Functional genomics and epigenomics of complex disease genetics
2 Nov 2012
Manolis Kellis
Department of Computer Science and Engineering, MIT, and
The Broad Institute of Harvard and MIT
Abstract
Most disease-associated variants for complex disease lie in non-coding regions, have weak effects, and remain functionally uncharacterized. Genome-wide functional genomics datasets provide the opportunity to build regulatory models that seek to interpret how these contribute to the disease phenotype. In this talk, I will present our efforts to integrate genomic variation, epigenomic variation, and functional genomics datasets with genome-wide association studies to understand the molecular basis of complex disease.
- We use reference epigenomic maps of in multiple human cell types to dramatically expand the annotation of non-coding regions and to link active enhancers to their upstream regulators and their downstream target genes using coordinated patterns of activity across cell types.

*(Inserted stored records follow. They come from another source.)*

**config.mk**
```make
export PLATFORM = sky130hd
export DESIGN_NAME = svac_skid
export DESIGN_NICKNAME = d
export VERILOG_FILES = /design/src/hdl/svac_skid.sv
export SDC_FILE = /design/constraint.sdc
export NUM_CORES = 1
export LEC_CHECK = 0
export ABC_CLOCK_PERIOD_IN_PS = 5900
export BUFFER_PORTS_ARGS = -buffer_cell sky130_fd_sc_hd__buf_4
export CAP_MARGIN = 20
export CORE_UTILIZATION = 55
export CTS_BUF_LIST = sky130_fd_sc_hd__clkbuf_16
export CTS_CLUSTER_DIAMETER = 30
export DETAILED_ROUTE_END_ITERATION = 6
export PLACE_DENSITY = 0.85
export SLEW_MARGIN = 20
export SYNTH_ARGS = -nofsm -noshare
export SYNTH_HDL_FRONTEND = slang
export SYNTH_SLANG_ARGS = --single-unit
```
**constraint.sdc**
```tcl
create_clock -name clk -period 5.9 [get_ports clk]
set_input_delay 1.77 -clock clk [delete_from_list [all_inputs] [get_ports clk]]
set_output_delay 1.77 -clock clk [all_outputs]
set_load 0.01 [all_outputs]
```
**config.mk**
```make
export PLATFORM = sky130hd
export DESIGN_NAME = svac_divider
export DESIGN_NICKNAME = d
export VERILOG_FILES = /design/src/hdl/svac_divider.sv
export SDC_FILE = /design/constraint.sdc
export NUM_CORES = 2
export LEC_CHECK = 0
export BUFFER_PORTS_ARGS = -buffer_cell sky130_fd_sc_hd__buf_4
export CAP_MARGIN = 20
export CORE_UTILIZATION = 50
export DETAILED_ROUTE_END_ITERATION = 10
export GPL_ROUTABILITY_DRIVEN = 0
export HOLD_SLACK_MARGIN = 0.12
export PLACE_DENSITY = 0.65
export REMOVE_ABC_BUFFERS = 1
export SLEW_MARGIN = 0
export SYNTH_ARGS = -nofsm -noshare
export SYNTH_HDL_FRONTEND = slang
export SYNTH_SLANG_ARGS = --single-unit
```
**constraint.sdc**
```tcl
create_clock -name clk -period 2.9 [get_ports clk]
set_clock_uncertainty 0.2 [all_clocks]
set_input_delay 0.29 -clock clk [delete_from_list [all_inputs] [get_ports clk]]
set_output_delay 0.29 -clock clk [all_outputs]
set_load 0.1 [all_outputs]
```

- We use the resulting regulatory predictions to revisit disease-associated loci, revealing SNPs that disrupt or create predicted enhancer and causal regulatory motifs, providing mechanistic
hypotheses for the observed associations for individual loci.

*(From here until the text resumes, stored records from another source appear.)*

==> config.mk <==
export PLATFORM = sky130hd
export DESIGN_NAME = svac_weight
export DESIGN_NICKNAME = d
export VERILOG_FILES = /design/src/hdl/svac_pkg.sv /design/src/hdl/svac_weight.sv
export SDC_FILE = /design/constraint.sdc
export NUM_CORES = 2
export LEC_CHECK = 0
export ABC_CLOCK_PERIOD_IN_PS = 3820
export BUFFER_PORTS_ARGS = -buffer_cell sky130_fd_sc_hd__buf_2
export CAP_MARGIN = 10
export CORE_MARGIN = 1.5
export CORE_UTILIZATION = 65
export DETAILED_ROUTE_END_ITERATION = 8
export GPL_TIMING_DRIVEN = 0
export MAX_ROUTING_LAYER = met4
export PLACE_DENSITY = 0.84
export SYNTH_ARGS = -nofsm -noshare
export SYNTH_HDL_FRONTEND = slang
export SYNTH_SLANG_ARGS = --single-unit
==> constraint.sdc <==
create_clock -name clk -period 3.82 [get_ports clk]
set_input_delay 0.382 -clock clk [delete_from_list [all_inputs] [get_ports clk]]
set_output_delay 0.382 -clock clk [all_outputs]
set_load 0.01 [all_outputs]
==> src/hdl/svac_pkg.sv <==
// Shared types and register indexes for the strided view address unit.
`timescale 1ns / 1ps

package svac_pkg;

    localparam int COORD_W = 16;
    localparam int LIN_W   = 32;
    localparam int CFG_W   = 32;
    localparam int OUT_W   = 32;

    // configuration register indexes
    localparam logic [2:0] REG_VIEW_DIMS   = 3'd0;
    localparam logic [2:0] REG_IS_VIEW     = 3'd1;
    localparam logic [2:0] REG_EXTENT_1    = 3'd2;
    localparam logic [2:0] REG_EXTENT_2    = 3'd3;
    localparam logic [2:0] REG_STRIDE_0    = 3'd4;
    localparam logic [2:0] REG_STRIDE_1    = 3'd5;
    localparam logic [2:0] REG_STRIDE_2    = 3'd6;
    localparam logic [2:0] REG_BASE_OFFSET = 3'd7;

    localparam logic KIND_LINEAR = 1'b0;
    localparam logic KIND_COORD  = 1'b1;

    typedef struct packed {
        logic [1:0] dims;
        logic       is_view;
    } svac_ctl_t;

    typedef struct packed {
        logic               kind;
        logic [COORD_W-1:0] c0;
        logic [COORD_W-1:0] c1;
        logic [COORD_W-1:0] c2;
    } svac_side_t;

    typedef struct packed {
        svac_side_t         side;
        logic [COORD_W-1:0] r1;
    } svac_side2_t;

endpackage

==> src/hdl/svac_weight.sv <==
// Coordinate select, stride weighting and base add, three register stages.
`timescale 1ns / 1ps

module svac_weight
    import svac_pkg::*;
#(
    parameter int AW = 32
) (
    input  logic               clk,
    input  logic               rst_n,
    input  logic               en,
    input  logic               in_valid,
    input  svac_ctl_t          ctl,
    input  svac_side_t         side,
    input  logic [LIN_W-1:0]   q2,
    input  logic [COORD_W-1:0] r2,
    input  logic [COORD_W-1:0] r1,
    input  logic [CFG_W-1:0]   stride_0,
    input  logic [CFG_W-1:0]   stride_1,
    input  logic [CFG_W-1:0]   stride_2,
    input  logic [CFG_W-1:0]   base_offset,
    output logic               out_valid,
    output logic [OUT_W-1:0]   addr
);

    logic [2:0]         vld_reg;
    logic [AW-1:0]      p0_reg, p1_reg, p2_reg;
    logic [AW-1:0]      p0_next, p1_next, p2_next;
    logic [AW-1:0]      s01_reg, s2b_reg, sum_reg;
    logic [LIN_W-1:0]   c0;
    logic [COORD_W-1:0] c1, c2;
    logic               pass;
    logic               use1, use2;

    always_comb
    begin
        pass = (side.kind == KIND_LINEAR) && !ctl.is_view;
        use1 = !pass && (ctl.dims >= 2'd2);
        use2 = !pass && (ctl.dims == 2'd3);
        if (side.kind == KIND_COORD)
        begin
            c0 = LIN_W'(side.c0);
            c1 = side.c1;
            c2 = side.c2;
        end
        else
        begin
            // outer quotient is dim 0; inner remainder is the innermost dim
            c0 = q2;
            c1 = (ctl.dims == 2'd3) ? r2 : r1;
            c2 = r1;
        end
        p0_next = pass ? c0[AW-1:0] : c0[AW-1:0] * stride_0[AW-1:0];
        p1_next = use1 ? AW'(c1) * stride_1[AW-1:0] : '0;
        p2_next = use2 ? AW'(c2) * stride_2[AW-1:0] : '0;
    end

    always_ff @(posedge clk or negedge rst_n)
    begin
        if (!rst_n)
        begin
            vld_reg <= '0;
        end
        else if (en)
        begin
            vld_reg <= {vld_reg[1:0], in_valid};
        end
    end

    always_ff @(posedge clk)
    begin
        if (en)
        begin
            p0_reg  <= p0_next;
            p1_reg  <= p1_next;
            p2_reg  <= p2_next;
            s01_reg <= p0_reg + p1_reg;
            s2b_reg <= p2_reg + base_offset[AW-1:0];
            sum_reg <= s01_reg + s2b_reg;
        end
    end

    assign out_valid = vld_reg[2];
    assign addr      = OUT_W'(sum_reg);

endmodule

# After elaboration in Yosys (flattened, before gate mapping)
# Cells that the tools add are included.
# totals
register_bits	195
elab_cells	26
# op_classes
n_eq_ne	1
muxes	5
reduce_logical	5
bitwise	1
n_mul	3
addsub	3
magnitude_cmp	1
# op_table
cell	n
$add A32 B32 Y32	3
$mul A16 B32 Y32	2
$mux W32	2
$mux W16	3
$mul A32 B32 Y32	1
$logic_and A1 B1 Y1	3
$eq A2 B2 Y1 const B	1
$ge A2 B2 Y1 const B	1
$logic_not A1 Y1	2
$not A1 Y1	1

# Depth between registers and ports, before layout
# depth
depth_word	4
ltp_mapped	31
depth_no_buf	27

# Worst setup path before layout
# No wires, ideal clock.
# synth_timing
path_type	input to register
start	in side[48] in the netlist's numbering
end	reg p0_reg[30], data pin
path_buffers	5
cell_stages	30
path_slack_ns	-4.114
arrival_time_ns	7.675
cell_sequence	buf_2 > buf_4 > buf_2 > buf_2 > clkbuf_1 > nor2b_1 > and2_1 > fa_1 > inv_1 > fa_1 > fa_1 > fa_1 > inv_1 > fa_1 > inv_1 > fa_1 > inv_1 > fa_1 > fa_1 > ha_1 > a21o_1 > a21o_1 > a21o_1 > nand3_1 > a41oi_1 > o21a_1 > nor2_1 > o21ai_0 > a21o_1 > a211o_1
# synth_between
elab_chain_cells	3
# synth_lines
item	line	rtl
start: declaration	svac_weight.sv:14	input svac_side_t side,
$mux W32 / $not A1 Y1 (equally long branches)	svac_weight.sv:40, svac_weight.sv:37	
$mul A32 B32 Y32 / $logic_and A1 B1 Y1 (equally long branches)	svac_weight.sv:53, svac_weight.sv:37	
$mux W32 (*)	svac_weight.sv:53	p0_next = pass ? c0[AW-1:0] : c0[AW-1:0] * stride_0[AW-1:0];
named net p0_next[30]	svac_weight.sv:28	logic [AW-1:0] p0_next, p1_next, p2_next;
end signal: assignment	svac_weight.sv:74	p0_reg <= p0_next;
end: declaration	svac_weight.sv:27	logic [AW-1:0] p0_reg, p1_reg, p2_reg;
# The timed path passes the listed nets; every way through them passes the cells marked *.
# A chain may end at the register's enable or synchronous reset.

# Worst setup path after layout
# layout_timing
start	in side[48] in the netlist's numbering
end	reg p0_reg[31], data pin
# The elaborated chain is that of the path after synthesis.

==> results by group <==
Detailed routing
  • Via count: 41500
  • Met1 Wirelength: 61000 µm
  • Final WL: 164000 µm
  • Drc violations: 0
  • Drt first pass iters: 6
  • Metal2 WL: 73100 µm
  • ANT nets after route: 0
  • Top Metal Used: met4
  • Drt first-iter violations: 4194
  • Via/cell ratio: 6.05
  • Wire length on met3: 20900 µm
  • Routed WL per cell: 23.9 µm

Floorplanning
  • Core box area: 75800 µm²
  • # IOs: 281
  • Die width: 280 µm
  • FP Rows: 101
  • Die H: 280 µm
  • Starting Density: 65.6%
  • Die area: 78200 µm²

Yosys
  • Register area share after synthesis: 11.7%
  • EDFF count, synth: 192
  • Synth cell types: 80
  • Leading area contributor after synthesis: fa_1
  • Async S/R FF share, synth: 1.54%
  • Share of the synthesized area in the top cell type: 41.0%
  • Most frequent cell after synthesis: inv_1
  • Commonest cells post-synth: 1045 x inv_1, 1019 x fa_1, 895 x nand2_1, 465 x and2_1, 346 x ha_1
  • Post-synthesis register bit count: 195
  • Yosys Warn Count: 0
  • Mapped Nets: 6990
  • Synth area leaders: fa_1 41%, edfxtp_1 12%, ha_1 8.7%
  • Synth Cell Area: 49700 µm²
  • Post-Syn Instances: 5377
  • Post-Syn Area per Cell: 9.25 µm²
  • Top_reg_cell synth: edfxtp_1

Setup path
  • Capturing point of the worst reg2reg path: s2b_reg[30]
  • CP startpoint: side[48]
  • CP startpoint kind: input pin
  • Arr. time, crit path: 7.63 ns
  • Reg-to-reg slack, setup: 0.28 ns
  • WP data required: 3.97 ns
  • Reg2reg start: p2_reg[0]
  • Worst Setup Path Type: input pin to register
  • Critical path fanouts, max: 6
  • CP endpoint: p0_reg[31]
  • R2R depth: 13
  • CP Capture Type: register

Global route
  • Pin count of the biggest net entering global routing: 114
  • Grt total ovfl: 0
  • GRT Overall Usage: 43.1%
  • Vias in the first global route: 42800
  • Antenna violations before repair: 7
  • Global-route wire length before repair: 244000 µm

Timing
  • Final Setup Violations: 83
  • Minimum clock period: 7.48 ns
  • Fin. max-slew vios: 0
  • Worst Skew: 0.0112 ns
  • Fin Hold WS: 0.178 ns
  • Fin. Hold Viols: 0
  • RSZ-0062 raised after global routing: true
  • Setup ws final: -3.66 ns
  • Fmax: 0.134 GHz
  • Slew HR: 33.1%
  • Part of the cycle the worst path needs: 196%
  • Worst slew pin tran: 1.00 ns

Place
  • IO Port Bufs: 268
  • RePlAce Congestion: 1.04
  • Pre-CTS WS: -4.75 ns
  • Detailed placement HPWL: 128000 µm

Clock tree
  • Htree depth: 4
  • Clock-pin slew on the worst setup and hold paths: 0.07 ns
  • Clock sinks: 195
  • Skew-Pair Late Insertion Delay: 0.44 ns
  • Root buffer cell: clkbuf_16
  • Clock Path Buffers: 2
  • Total CTS buffers: 17
  • CTS tree: built

Job
  • Max Cap Viol: 0

Cells and area
  • Final #Nets: 7475
  • Layout cells sized above 1: 18.6%
  • Finished Core Util: 77.2%
  • Synth-to-layout area growth: 17.7%

Status
  • Status: finished with violations
  • Failing checks: negative setup slack

Hold path
  • Hold Path Class: input pin to register
==> stage by stage <==
step,std cells,instance area (µm²),TNS [ns]
6_report,6863,58500,-213.37
5_1_grt,6858,58500,-223.24
4_1_cts,6791,56900,-196.34
3_5_place_dp,6624,53800,-267.10
3_3_place_gp,6623,53800,-262.91
2_1_floorplan,5377,51200,-172.17
==> what timing repair did <==
item	4_1_cts	5_1_grt
setup buffers	132	68
hold buffers	1	0
gates resized for setup	320	289
pin swaps	168	200
endpoints found under the hold margin	3	0
endpoints found under the setup margin	85	89
gates cloned	5	2
==> worst max-delay path, stage by stage <==
cell	delay, ns
buf_12	0.11
buf_12	0.14
buf_16	0.17
buf_12	0.14
buf_12	0.13
clkbuf_16	0.16
nor2b_2	0.36
nand2_1	0.16
fa_1	0.56
inv_1	0.05
fa_1	0.48
inv_1	0.06
fa_1	0.52
fa_1	0.55
inv_1	0.05
fa_1	0.49
fa_1	0.59
fa_1	0.48
fa_1	0.61
ha_4	0.24
a21oi_2	0.17
o21ai_2	0.10
o41ai_4	0.41
o21ai_1	0.13
xnor2_1	0.20
o21ai_1	0.11
==> cells in the final DEF (no fill, tap or decap), drive strengths merged, types with 13 or more instances in the layout <==
cell type / count
a21oi: 141
nor2b: 91
nor3: 26
and3: 20
xnor2: 192
nand3: 41
a211oi: 15
a31oi: 22
mux2: 32
nand2b: 23
and2: 465
mux2i: 13
nand4: 13
nor2: 138
clkbuf: 195
inv: 1050
xor2: 79
o21ai: 92
buf: 515
o21bai: 19
a21o: 65
nand2: 896
ha: 346
edfxtp: 192
o21a: 25
fa: 1019
==> area by class of cell <==
class,instances,area (µm²)
multi-input cells,3909,41800
fillers,5007,17300
flip-flops and latches,195,5840
inverters,1045,3930
repair buffers,472,3300
plain buffers,222,1780
well taps,978,1220
clock buffers,17,425
clock inverters,15,169
diodes,10,25.0
==> cells by family (layout without fill, tap and decap cells) <==
group / after synthesis / after routing / share of synthesized area [%]
compound gates: 472 / 473 / 6.30
xor+xnor: 271 / 271 / 4.77
fa+ha+maj: 1365 / 1365 / 49.7
buf+inv: 1274 / 1771 / 9.66
flops: 195 / 195 / 11.7
mux: 45 / 45 / 0.986
other cells: 0 / 10 / 0
simple gates: 1755 / 1755 / 16.8
==> how the worst min path moves through the flow <==
stage               depth (start not counted)     start          to
floorplan                                   0     rst_n  vld_reg[0]
global placement                            1     rst_n  vld_reg[0]
detailed placement                          1     rst_n  vld_reg[0]
CTS                                         2  in_valid  vld_reg[0]
global route                                2  in_valid  vld_reg[0]
finish                                      2  in_valid  vld_reg[0]
==> routing by layer <==
| layer | vias up | global-route usage [%] |
|---|---|---|
| li1 | 17400 | - |
| met1 | 20900 | 56.6 |
| met2 | 2672 | 63.2 |
| met3 | 636 | 11.3 |
| met4 | 0 | 19.5 |
| met5 | - | - |
Power is not shown: default switching activity piles up to over one toggle a cycle in this logic, so the estimate is an artifact.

- Beyond the few genome-wide significant loci retained by traditional GWAS, we find functional enrichments across 1000s of type-1-diabetes-associated SNPs in cell type-specific enhancers using a rank-based statistical test for enrichment.
- Beyond reference epigenomes, we study both genomic and epigenomic variation in Alzheimer's disease across 750 individuals, revealing a global hyper-methylation signature in brain-specific enhancers containing specific motifs and methyl-QTLs for 60,000 probes.
- We systematically validate 1,000s of our regulatory predictions using Massively Parallel Reporter Assays by disrupting individual binding sites and individual nucleotides of predicted causal regulators, revealing their distinct roles in specifying enhancer activity.
Our results suggest a general framework for integrating multi-cell functional genomics and epigenomics information to decipher cis-regulatory connections in complex disease.